If he is working most local authorities will not prioritise him for housing. He can afford to find private rental. He's taking the utter piss.

Blarblarblar · 07/01/2016 17:14

Sorry forgot about dsd that might change things.

Cowscockwithonions · 07/01/2016 18:55

I made a huge mistake today- he phoned me after I'd done the school run, crying and begging for me to just "talk to him", I told him that I wasn't going to talk to him while he was crying, and put the phone down.
About five minutes later, he turned up at the house, and said that I was "taking his boy away from him", he accused me of meeting another man, threatened to beat my father up (I don't know why) and told me I was a heartless, horrible bastard, one minute he was crying and saying that he loves me- then saying those horrible things.
He also threatened (again) to take our son from me.
My mistake was arguing with him and trying to tell him that he needs to pull himself together- I should've just ignored him.
In the end I told him to go, which he did, and then ten minutes after, the phone rang, and he was asking me to give ds4 a cuddle from him at bedtime.
I thought he'd got the message about the relationship being over, obviously not

OP posts:
TheSilveryPussycat · 07/01/2016 19:14

Ok these things happen and it just makes you all the more prepared for his next attempt.

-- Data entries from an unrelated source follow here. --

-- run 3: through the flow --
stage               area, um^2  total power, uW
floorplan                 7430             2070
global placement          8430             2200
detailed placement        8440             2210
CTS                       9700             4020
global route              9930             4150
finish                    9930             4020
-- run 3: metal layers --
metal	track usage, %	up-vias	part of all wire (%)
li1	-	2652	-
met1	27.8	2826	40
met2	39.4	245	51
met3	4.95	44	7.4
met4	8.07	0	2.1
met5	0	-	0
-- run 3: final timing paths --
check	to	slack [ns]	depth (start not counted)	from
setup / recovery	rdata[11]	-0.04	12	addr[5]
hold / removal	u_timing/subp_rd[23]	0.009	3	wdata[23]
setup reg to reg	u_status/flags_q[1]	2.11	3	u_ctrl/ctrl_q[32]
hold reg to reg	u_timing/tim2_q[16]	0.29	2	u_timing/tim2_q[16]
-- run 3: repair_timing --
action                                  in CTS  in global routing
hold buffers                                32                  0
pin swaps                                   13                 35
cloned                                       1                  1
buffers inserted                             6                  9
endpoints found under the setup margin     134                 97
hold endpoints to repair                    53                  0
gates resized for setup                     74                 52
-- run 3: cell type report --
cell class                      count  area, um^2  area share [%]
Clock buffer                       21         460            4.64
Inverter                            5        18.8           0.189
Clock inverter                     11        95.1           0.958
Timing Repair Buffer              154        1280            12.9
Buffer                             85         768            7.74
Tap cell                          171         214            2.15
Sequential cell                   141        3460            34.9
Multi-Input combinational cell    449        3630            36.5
### src/rtl/tickdog_pkg.sv
package tickdog_pkg;

    localparam int DATA_W    = 32;
    localparam int RES_LSB   = 20;
    localparam int BIT_RSTEN = 26;
    localparam int BIT_RUN   = 27;
    localparam int BIT_BUSY  = 28;
    localparam int OFS_CTRL  = 0;
    localparam int OFS_LEFT  = 4;

    typedef enum logic [2:0] {
        ST_IDLE = 3'd0,
        ST_SYNC = 3'd1,
        ST_RUN  = 3'd2,
        ST_HOLD = 3'd3,
        ST_TRIP = 3'd4
    } wd_state_e;

endpackage

### src/rtl/tickdog_timebase.sv
module tickdog_timebase #(
    parameter int CLK_PER_TB = 1000,
    parameter int RES_W      = 4
) (
    input  logic             clk,
    input  logic             rst_n,
    input  logic             restart,
    input  logic [RES_W-1:0] res,
    output logic             tick
);
    localparam int MAX_RES = (1 << RES_W) - 1;
    localparam int PRE_W   = MAX_RES + 1;

    logic             tb_pulse;
    logic [PRE_W-1:0] pre_cnt;
    logic [PRE_W-1:0] pre_last;

    generate
        if (CLK_PER_TB > 1) begin : g_div
            localparam int TBW = $clog2(CLK_PER_TB);
            localparam logic [TBW-1:0] TB_LAST = TBW'(CLK_PER_TB - 1);
            logic [TBW-1:0] tb_cnt;

            always_ff @(posedge clk or negedge rst_n) begin
                if (!rst_n) begin
                    tb_cnt <= '0;
                end else if (restart || tb_cnt == TB_LAST) begin
                    tb_cnt <= '0;
                end else begin
                    tb_cnt <= tb_cnt + 1'b1;
                end
            end
            assign tb_pulse = (tb_cnt == TB_LAST);
        end else begin : g_nodiv
            assign tb_pulse = 1'b1;
        end
    endgenerate

    // timebase pulses per tick minus one: 2^(MAX_RES - res) - 1
    assign pre_last = (PRE_W'(1) << (RES_W'(MAX_RES) - res)) - 1'b1;

    always_ff @(posedge clk or negedge rst_n) begin
        if (!rst_n) begin
            pre_cnt <= '0;
        end else if (restart) begin
            pre_cnt <= '0;
        end else if (tb_pulse) begin
            pre_cnt <= (pre_cnt == pre_last) ? '0 : pre_cnt + 1'b1;
        end
    end

    assign tick = !restart && tb_pulse && (pre_cnt == pre_last);

endmodule

### src/rtl/tickdog_regs.sv
module tickdog_regs
    import tickdog_pkg::*;
#(
    parameter int               CNT_W     = 20,
    parameter int               RES_W     = 4,
    parameter int               ADDR_W    = 4,
    parameter logic [RES_W-1:0] RES_RESET = 4'd4
) (
    input  logic              clk,
    input  logic              rst_n,
    input  logic              reg_wr,
    input  logic [ADDR_W-1:0] reg_addr,
    input  logic [DATA_W-1:0] reg_wdata,
    input  logic              busy,
    input  logic [CNT_W-1:0]  cur_count,
    output logic              ctrl_wr,
    output logic [CNT_W-1:0]  ctl_count,
    output logic [RES_W-1:0]  ctl_res,
    output logic              ctl_run,
    output logic              ctl_rst_en,
    output logic [DATA_W-1:0] reg_rdata
);
    assign ctrl_wr = reg_wr && (reg_addr == ADDR_W'(OFS_CTRL));

    always_ff @(posedge clk or negedge rst_n) begin
        if (!rst_n) begin
            ctl_count  <= '0;
            ctl_res    <= RES_RESET;
            ctl_run    <= 1'b0;
            ctl_rst_en <= 1'b0;
        end else if (ctrl_wr) begin
            ctl_count  <= reg_wdata[CNT_W-1:0];
            ctl_res    <= reg_wdata[RES_LSB +: RES_W];
            ctl_run    <= reg_wdata[BIT_RUN];
            ctl_rst_en <= reg_wdata[BIT_RSTEN];
        end
    end

    always_comb begin
        reg_rdata = '0;
        if (reg_addr == ADDR_W'(OFS_CTRL)) begin
            reg_rdata[CNT_W-1:0]         = ctl_count;
            reg_rdata[RES_LSB +: RES_W]  = ctl_res;
            reg_rdata[BIT_RSTEN]         = ctl_rst_en;
            reg_rdata[BIT_RUN]           = ctl_run;
            reg_rdata[BIT_BUSY]          = busy;
        end else if (reg_addr == ADDR_W'(OFS_LEFT)) begin
            reg_rdata[CNT_W-1:0]         = cur_count;
        end
    end

endmodule
===== src/rtl/pal_pkg.sv =====
package pal_pkg;
    localparam int DEF_N_IN  = 11;
    localparam int DEF_N_OUT = 3;
    localparam int DEF_N_PT  = 4;

    typedef enum logic [1:0] {
        ST_IDLE = 2'd0,
        ST_LOAD = 2'd1,
        ST_FULL = 2'd2,
        ST_DONE = 2'd3
    } ld_state_t;
endpackage


===== src/rtl/pal_cfg.sv =====
module pal_cfg
    import pal_pkg::*;
#(
    parameter int N_FUSE = 264,
    parameter int IDX_W  = 9
) (
    input  logic              clk,
    input  logic              rst_n,
    input  logic              erase,
    input  logic              ld_en,
    input  logic              ld_bit,
    output logic [N_FUSE-1:0] fuse_map,
    output logic              ld_done
);
    localparam logic [IDX_W-1:0] LAST_IDX = IDX_W'(N_FUSE - 1);
    localparam logic [IDX_W-1:0] ONE_IDX  = IDX_W'(1);

    ld_state_t        st_q, st_d;
    logic [IDX_W-1:0] ptr_q, ptr_d;
    logic             wr_en;
    logic [IDX_W-1:0] wr_idx;

    // state register
    always_ff @(posedge clk or negedge rst_n) begin
        if (!rst_n) begin
            st_q  <= ST_IDLE;
            ptr_q <= '0;
        end else begin
            st_q  <= st_d;
            ptr_q <= ptr_d;
        end
    end

    // next state and write control
    always_comb begin
        st_d   = st_q;
        ptr_d  = ptr_q;
        wr_en  = 1'b0;
        wr_idx = ptr_q;
        if (erase) begin
            st_d  = ST_IDLE;
            ptr_d = '0;
        end else begin
            unique case (st_q)
                ST_IDLE, ST_DONE: begin
                    if (ld_en) begin
                        wr_en  = 1'b1;
                        wr_idx = '0;
                        ptr_d  = ONE_IDX;
                        st_d   = ST_LOAD;
                    end
                end
                ST_LOAD: begin
                    if (ld_en) begin
                        wr_en = 1'b1;
                        if (ptr_q == LAST_IDX) begin
                            st_d  = ST_FULL;
                            ptr_d = '0;
                        end else begin
                            ptr_d = ptr_q + ONE_IDX;
                        end
                    end else begin
                        st_d = ST_IDLE;
                    end
                end
                ST_FULL: begin
                    if (!ld_en) st_d = ST_DONE;
                end
                default: st_d = ST_IDLE;
            endcase
        end
    end

    // outputs
    always_comb begin
        ld_done = (st_q == ST_FULL) || (st_q == ST_DONE);
    end

    // fuse storage, intact (1) after reset or erase
    always_ff @(posedge clk or negedge rst_n) begin
        if (!rst_n) begin
            fuse_map <= '1;
        end else if (erase) begin
            fuse_map <= '1;
        end else if (wr_en) begin
            fuse_map[wr_idx] <= ld_bit;
        end
    end
endmodule


===== src/rtl/pal_term.sv =====
module pal_term #(
    parameter int N_IN = 11
) (
    input  logic [N_IN-1:0]   x,
    input  logic [2*N_IN-1:0] fuses,
    output logic              term
);
    logic [N_IN-1:0] lit_ok;

    for (genvar i = 0; i < N_IN; i++) begin : g_lit
        // an intact fuse keeps its literal, a blown one reads as 1
        assign lit_ok[i] = (~fuses[2*i] | x[i]) & (~fuses[2*i+1] | ~x[i]);
    end

    assign term = &lit_ok;
endmodule


===== src/rtl/pal_nor.sv =====
module pal_nor #(
    parameter int N_PT = 4
) (
    input  logic [N_PT-1:0] terms,
    output logic            y
);
    assign y = ~|terms;
endmodule


===== src/rtl/pal_emu.sv =====
module pal_emu
    import pal_pkg::*;
#(
    parameter  int N_IN   = DEF_N_IN,
    parameter  int N_OUT  = DEF_N_OUT,
    parameter  int N_PT   = DEF_N_PT,
    localparam int LIT    = 2 * N_IN,
    localparam int N_FUSE = N_OUT * N_PT * LIT,
    localparam int IDX_W  = $clog2(N_FUSE)
) (
    input  logic             clk,
    input  logic             rst_n,
    input  logic             erase,
    input  logic             ld_en,
    input  logic             ld_bit,
    input  logic [IDX_W-1:0] rd_idx,
    output logic             rd_bit,
    output logic             ld_done,
    input  logic [N_IN-1:0]  pin_in,
    output logic [N_OUT-1:0] pin_out
);
    logic [N_FUSE-1:0] fuse_map;

    pal_cfg #(
        .N_FUSE(N_FUSE),
        .IDX_W (IDX_W)
    ) u_cfg (
        .clk     (clk),
        .rst_n   (rst_n),
        .erase   (erase),
        .ld_en   (ld_en),
        .ld_bit  (ld_bit),
        .fuse_map(fuse_map),
        .ld_done (ld_done)
    );

    for (genvar o = 0; o < N_OUT; o++) begin : g_out
        logic [N_PT-1:0] terms;
        for (genvar t = 0; t < N_PT; t++) begin : g_pt
            pal_term #(.N_IN(N_IN)) u_term (
                .x    (pin_in),
                .fuses(fuse_map[(o*N_PT+t)*LIT +: LIT]),
                .term (terms[t])
            );
        end
        pal_nor #(.N_PT(N_PT)) u_nor (
            .terms(terms),
            .y    (pin_out[o])
        );
    end

    always_comb begin
        rd_bit = 1'b0;
        if (rd_idx < IDX_W'(N_FUSE)) rd_bit = fuse_map[rd_idx];
    end
endmodule


===== config.mk =====
export PLATFORM = sky130hd
export DESIGN_NAME = pal_emu
export DESIGN_NICKNAME = d
export VERILOG_FILES = /design/src/rtl/pal_pkg.sv /design/src/rtl/pal_cfg.sv /design/src/rtl/pal_term.sv /design/src/rtl/pal_nor.sv /design/src/rtl/pal_emu.sv
export SDC_FILE = /design/constraint.sdc
export NUM_CORES = 1
export LEC_CHECK = 0
export BUFFER_PORTS_ARGS = -buffer_cell sky130_fd_sc_hd__buf_2
export CAP_MARGIN = 20
export CORE_UTILIZATION = 58
export CTS_BUF_LIST = sky130_fd_sc_hd__clkbuf_16
export DETAILED_ROUTE_END_ITERATION = 8
export GPL_TIMING_DRIVEN = 0
export PLACE_DENSITY = 0.88
export SETUP_SLACK_MARGIN = 0.2
export SYNTH_ARGS = -nofsm -noshare
export SYNTH_HDL_FRONTEND = slang
export SYNTH_SLANG_ARGS = --single-unit

===== constraint.sdc =====
create_clock -name clk -period 2.6 [get_ports clk]
set_clock_uncertainty 0.2 [all_clocks]
set_input_delay 0.26 -clock clk [delete_from_list [all_inputs] [get_ports clk]]
set_output_delay 0.26 -clock clk [all_outputs]
set_load 0.005 [all_outputs]

==> results of run 1 <==
## stage by stage
stage,area [um2],util,setup slack [ns],std cells
2_1_floorplan,17800,-,0.175,1748
3_3_place_gp,18400,0.617,-3.74,2164
3_5_place_dp,18700,0.626,-1.30,2178
4_1_cts,22800,0.763,-0.675,2388
## cells in the mapped netlist, types with 8 or more instances
cell type and instances:
nand4_1 30, buf_2 49, nor2_1 41, clkbuf_1 115, nand2b_1 8, dfstp_2 264
dfrtp_1 11, a22oi_1 10, a21oi_1 533, nor3_1 15, mux4_1 22, mux2i_1 159
nand3_1 26, buf_1 11, o22a_1 264, mux4_2 36, nand2_1 28, o21ai_0 13
buf_4 9, nor3_2 15
## cells by family after synthesis
kind of cell             synth area share
buffers and inverters              0.0525
flip-flops                          0.407
adder cells (fa/ha/maj)           0.00283
AO/OA/AOI/OAI                       0.304
XOR/XNOR                         0.000495
multiplexers                        0.170
AND/OR/NAND/NOR                    0.0638
## timing repair
action	CTS
endpoints found under the setup margin	270
buffers inserted	120
resized for setup	497
endpoints found under the hold margin	79
hold buffers	2
gates cloned	32
pin swaps	130
## routing by layer
layer  GRT overflow  global-route usage
met1             12               0.834
met2             67               0.948
met3              9               0.816
met4             40               0.809
met5              0               0.708
==> run summary, run 1 <==
Input and output buffers added on the ports amount to 26. The initial utilization of the core area, before any placement, comes to 0.593. The number of placement rows came out at 63.

The vertical die dimension is 177 um. The pin count of the biggest net entering global routing is 124. The run stopped with a tool error. The overall global routing resource usage came out at 0.856. Clock tree synthesis selected as its root buffer the cell clkbuf_16. Synthesis produced a netlist whose cell count is 1748.

The global route total overflow came out at 128. The share of the yosys chip area belonging to registers is 0.407. The HPWL after detailed placement is 46900 um. It got as far as 5_1_grt and failed there. The tool reported: "[ERROR GRT-0232] Routing congestion too high. Check the congestion heatmap in the GUI".

The number of top-level pins is 30. The number of CTS-inserted buffers is 30. dfstp_2 takes more of the synthesized area than any other cell. The clock net in this run drives a total of 275 sinks. The mean instance size in the synthesized netlist is 10.1 um2. The clock tree buffer depth came out at 3. In this run the number of H-tree levels came out at 1.

The top flip-flop cell by instance count after synthesis is dfstp_2. The share of synthesized registers carrying an async set or reset came out at 1.00. Ranked by total cell area, the synthesized netlist is headed by dfstp_2 (39%), a21oi_1 (15%), o22a_1 (13%). The number of enable-type register cells in the synthesized netlist came out at 0. The number of warnings printed during yosys synthesis came out at 0. The width of the die is 177 um. The post-synthesis instance area came out at 17700 um2. The fraction of post-synthesis cell area in the top cell type by area is 0.392. The net count of the mapped netlist is 1777.

The final weighted congestion in routability-driven placement came out at 1.01. The synthesized netlist contains 55 unique library cells. The register bit total from synthesis is 275.
==> inputs of run 2 (changes only) <==
--- a/config.mk
+++ b/config.mk
@@ -7,12 +7,10 @@
 export LEC_CHECK = 0
 export BUFFER_PORTS_ARGS = -buffer_cell sky130_fd_sc_hd__buf_2
 export CAP_MARGIN = 20
-export CORE_UTILIZATION = 58
-export CTS_BUF_LIST = sky130_fd_sc_hd__clkbuf_16
+export CORE_UTILIZATION = 40
 export DETAILED_ROUTE_END_ITERATION = 8
 export GPL_TIMING_DRIVEN = 0
-export PLACE_DENSITY = 0.88
-export SETUP_SLACK_MARGIN = 0.2
+export PLACE_DENSITY_LB_ADDON = 0.15
 export SYNTH_ARGS = -nofsm -noshare
 export SYNTH_HDL_FRONTEND = slang
 export SYNTH_SLANG_ARGS = --single-unit
==> constraint.sdc (replaced) <==
create_clock -name clk -period 3.4 [get_ports clk]
set_clock_uncertainty 0.2 [all_clocks]
set_input_delay 0.34 -clock clk [delete_from_list [all_inputs] [get_ports clk]]
set_output_delay 0.34 -clock clk [all_outputs]
set_load 0.005 [all_outputs]
==> run 2 against run 1 <==
  * The flow now finishes, with violations (negative setup slack)
  * Synthesized cell count did not move
  * Area after synthesis is the same
==> run summary, run 2 <==
The final HPWL from detailed placement is 51400 um (+9.6%). Setup repair after global routing could not meet its margin everywhere. The iteration-0 DRC count of the detailed router is 2457. The placeable core area came out at 43400 um2. The total count of max-transition violations in the final report is 0. The cell count after synthesis was 1748 (unchanged). The most frequent standard cell in the layout excluding fill and tap cells is a21oi_1. The overall power after layout is 7920 uW.

The final weighted congestion in routability-driven placement came out at 0.989 (-2.4%). The number of fill cells in the layout is 4093. Counting flops per register, the top entry is u_cfg.fuse_map.

The post-synthesis instance area came out at 17700 um2 (unchanged). The flow ran to the end, but the final reports show violations. The normalized max-slew margin is 0.312. The switching share of total power is 0.285. The flip-flop count of the largest register after layout came out at 264. The number of CTS-inserted buffers is 35 (+17%).

The clock net sink count was 275 (unchanged). The vertical die dimension is 212 um (+20%). The register bit total from synthesis is 275 (unchanged). The proportion of power drawn by flip-flops and latches came out at 0.418. TritonCTS built the clock tree.

The worst setup path is of the in -> out kind. The slowest stage of the critical path belongs to the cell a222oi_1. The worst IR drop on VDD is 268 uV. Across every metal layer, demand over resource in global routing totals 0.358. The tightest min-delay check is of the in -> reg type.

The number of failing setup endpoints in the final timing report is 1. The critical path goes through buf_2, inv_1, nor2_2, nand3b_1, nand4_1, a21oi_2, or3_1, a222oi_1, buf_2. After detailed routing, the average wire length per cell comes to 32.8 um.

The final layout contains routed wiring with a total length of 80800 um. The sequential cells in the finished layout cover a total of 7210 um2. The width of the die was 212 um (+20%).

The initial core utilization is 0.408 (-0.184). The clock tree buffer depth came out at 3 (unchanged). The CTS H-tree depth came out at 2 (+1). The shortest clock period the worst path allows after layout is 3.69 ns.

The number of max-cap violations is 0. The placed instance count is 2369 (+8.8%). The largest registers in the layout are u_cfg.fuse_map x264, u_cfg.ptr_q x9, u_cfg.st_q x2. The number of cells on the critical path is 9. Ranked by total cell area, the synthesized netlist is headed by dfstp_2 (39%), a21oi_1 (15%), o22a_1 (13%). The number of top-level pins came to 30 (unchanged). The overall die area is 45100 um2. The cell family with the largest share of critical-path delay is simple AND/OR/NAND/NOR gates.

The number of enable-type register cells in the synthesized netlist is 0 (unchanged). The vias per cell came out at 7.04. The number of antenna violations at the first check in global routing was 2. The final number of hold-violating endpoints was 0. The clock network fraction of design power is 0.460.

The library cells used most frequently in the layout, excluding fill and tap cells, are a21oi_1 (532), o22a_1 (264), dfstp_2 (264), mux2i_1 (158), clkbuf_1 (125). For this run, the post-layout net count is 1888. The fraction of post-synthesis cell area in the top cell type by area was 0.392 (unchanged).

The via count of the first global-routing pass came out at 16.3k. The most frequent cell after synthesis is a21oi_1. The pin slew with the least headroom to its limit is 1.03 ns. The post-placement worst setup slack came out at -0.569 ns (+0.728 ns). By instance count, the cell type seen most on the critical path is buf_2.

The worst setup path is captured at an output pin. Of the total power, combinational logic draws 0.122. The global-route wire length before repair is 115000 um. The number of placement rows came out at 76 (+21%). The library cell used as clock root buffer is clkbuf_16. The pin count of the biggest net entering global routing came out at 102. The power per standard cell area is 387 nW/um2. Ranked by instance count, the synthesized netlist is headed by a21oi_1 (533), dfstp_2 (264), o22a_1 (264), mux2i_1 (159), clkbuf_1 (115). The number of distinct standard cells referenced by the synthesized netlist is 55 (unchanged). The net switching power came out at 2260 uW. Summing all multi-input logic gate instances after layout gives 9880 um2. The highest attainable clock frequency came out at 271 MHz. The net count of the mapped netlist came to 1777 (unchanged). The share of synthesized registers carrying an async set or reset came to 1.00 (unchanged). The area growth from synthesis to layout is 15.7%. The internal power contribution came out at 5670 uW. The arrival time at the worst endpoint is 3.15 ns. The DRC violations left is 0. The leakage dissipation came out at 0.00731 uW. The maximum fanout encountered on the critical timing path is 8. The cell count of the worst reg-to-reg path is 10. The number of warnings printed during yosys synthesis was 0 (unchanged). The mean instance size in the synthesized netlist is 10.1 um2 (unchanged). The count of nets left with antenna violations once routing finished came out at 0. The delay contributed by the slowest stage of the critical path came out at 0.61 ns. The share of the clock period used by the worst path is 1.09. The top cell type by total area after synthesis is dfstp_2. The detailed-routing iteration count for the pre-antenna-repair pass came out at 8. STA puts the critical path data required time at 2.86 ns. The number of buffers and inverters on the critical path came out at 3. The worst hold path depth came out at 4.

The number of vias after detailed routing came out at 17.4k. The checks that failed: negative setup slack. The global route total overflow is 0. The clock-pin slew reported for the worst setup and hold paths after clock tree synthesis came out at 0.06 ns. STA classifies the critical path startpoint as an input port.

The share of final-layout standard cells stronger than drive strength 1 came out at 0.299. The count of buffers inserted at the top-level ports came out at 26 (unchanged). The non-filler instance count after layout is 2468. After layout, the worst setup slack is -0.291 ns. The top flip-flop cell by instance count after synthesis is dfstp_2.

The share of the yosys chip area belonging to registers came to 0.407 (unchanged). For the worst-skew pair, the clock arrives at the later sink with an insertion delay of 0.57 ns.
==> run 2: routing by layer <==
metal	wire [um]	track usage
met5	59	0
met4	5690	0.220
met3	11000	0.115
met2	33100	0.501
met1	31000	0.476
==> run 2: worst register-to-register path: stages (launching register included) <==
cell and delay (ns):
dfrtp_1 0.40, inv_1 0.06, ha_1 0.37, and3b_1 0.21, or3_1 0.31, clkbuf_1 0.34, nor2_4 0.47, buf_2 0.51
a21oi_1 0.14, a21oi_1 0.15, o22a_1 0.16
==> run 2: cells by family (layout without fill, tap and decap cells) <==
group | count (synthesis) | in the layout | share of synthesized area
mux | 219 | 219 | 0.170
buf+inv | 201 | 335 | 0.0525
fa+ha+maj | 4 | 4 | 0.00283
compound gates | 851 | 851 | 0.304
xor+xnor | 1 | 1 | 0.000495
simple gates | 197 | 197 | 0.0638
other cells | 0 | 1 | 0
flops | 275 | 275 | 0.407
==> run 2: worst paths after layout <==
kind | start | endpoint | slack (ns)
max in group asynchronous | rst_n | u_cfg.fuse_map[218]$_DFFE_PN1P_ | 1.81
hold / removal | ld_en | u_cfg.ptr_q[4]$_DFFE_PN0P_ | 0.07
setup reg to reg | u_cfg.st_q[0]$_DFFE_PN0P_ | u_cfg.fuse_map[204]$_DFFE_PN1P_ | 0.02
hold reg to reg | u_cfg.st_q[1]$_DFFE_PN0P_ | u_cfg.st_q[1]$_DFFE_PN0P_ | 0.35
min in group asynchronous | rst_n | u_cfg.st_q[0]$_DFFE_PN0P_ | 0.18
setup / recovery | rd_idx[3] | rd_bit | -0.29
==> run 2: power by group through the flow <==
| stage | logic [uW] | clock network, uW | registers, uW |
|---|---|---|---|
| detailed placement | 866 | 0 | 3360 |
| floorplan | 439 | 0 | 3360 |
| global placement | 837 | 0 | 3360 |
| global route | 979 | 3790 | 3320 |
| CTS | 910 | 3670 | 3320 |
| finish | 964 | 3640 | 3320 |
==> run 2: repair_timing <==
item,4_1_cts,5_1_grt
setup endpoints to repair,187,175
hold buffers,1,0
setup buffers,19,18
hold endpoints to repair,56,0
pin swaps,16,10
resized for setup,46,48
==> run 2: metrics by stage <==
step	area [um2]	utilization	hold slack [ns]	setup TNS (ns)
2_1_floorplan	17700	-	-0.156	0
3_5_place_dp	18800	0.433	0.180	-47.09
5_1_grt	20500	0.473	0.112	-0.282
6_report	20500	0.473	0.0723	-0.291
4_1_cts	20200	0.465	0.0539	-5.17
3_3_place_gp	18600	0.428	0.329	-554.46
==> run 2: cell type report <==
cell class	count	area share
sequential	275	0.352
antenna	1	0.000122
clock inverter	2	0.00189
multi-input combinational	1272	0.482
buffer	192	0.0466
timing repair buffer	74	0.0302
tap	585	0.0357
clock buffer	58	0.0499
inverter	9	0.00165
Power figures use the tool's default switching activity.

I was always puzzled why my Ex didn't act more reasonably, after I'd issued divorce proceedings for his um... unreasonable behaviour. He just became more of a twunt, which just re-confirmed that I'd made the right decision

Jux · 07/01/2016 21:20

Oh, he's having a lovely time isn't he? Whatever he feels like doing, he does. Utter self-indulgence, and he's really revelling in it.

AcrossthePond55 · 07/01/2016 23:45

I think he's starting to 'crack', meaning that I think the reality is starting to set in. And he's throwing himself around the room like a tantrumming toddler. In this case meaning that he's starting to throw out every statement he can think of to 'get a rise' out of you. He still thinks there is just that one 'magic word' he'll be able to say to bring you back in line.

Be strong. Don't back down. The end is getting closer. But you also need to be cautious at the same time as he's getting desperate. Do not be alone with him. Do not let him take your son anywhere. Absent court orders both parents have equal rights to keep the child. He could take your son and the police would not be able to get him back for you without a court order. I'm not trying to scare you, chances are nothing will happen. But it's always good to be over-cautious.

Cowscockwithonions · 08/01/2016 17:51

Well things seemed to have turned a corner- he went to the council today, and a lady from the council phoned me to confirm that he wasn't living with me anymore- she said they're going to help him, an that although they haven't got anywhere big enough for him and dsd, they'd give him a room until something came up.
She told me that the first time he'd approached the council he got into a temper and stormed out- that he was being very argumentative and difficult, and that if he'd not stormed off they could've helped him.

He's also started driving by the house late at night to "catch me out", he's convinced I've met someone else.

OP posts:
amarmai · 08/01/2016 18:33

wonder if his d will shape up as she may not want to ship out. She'll be his spy ,op so hang tough. Your new life is waiting for you.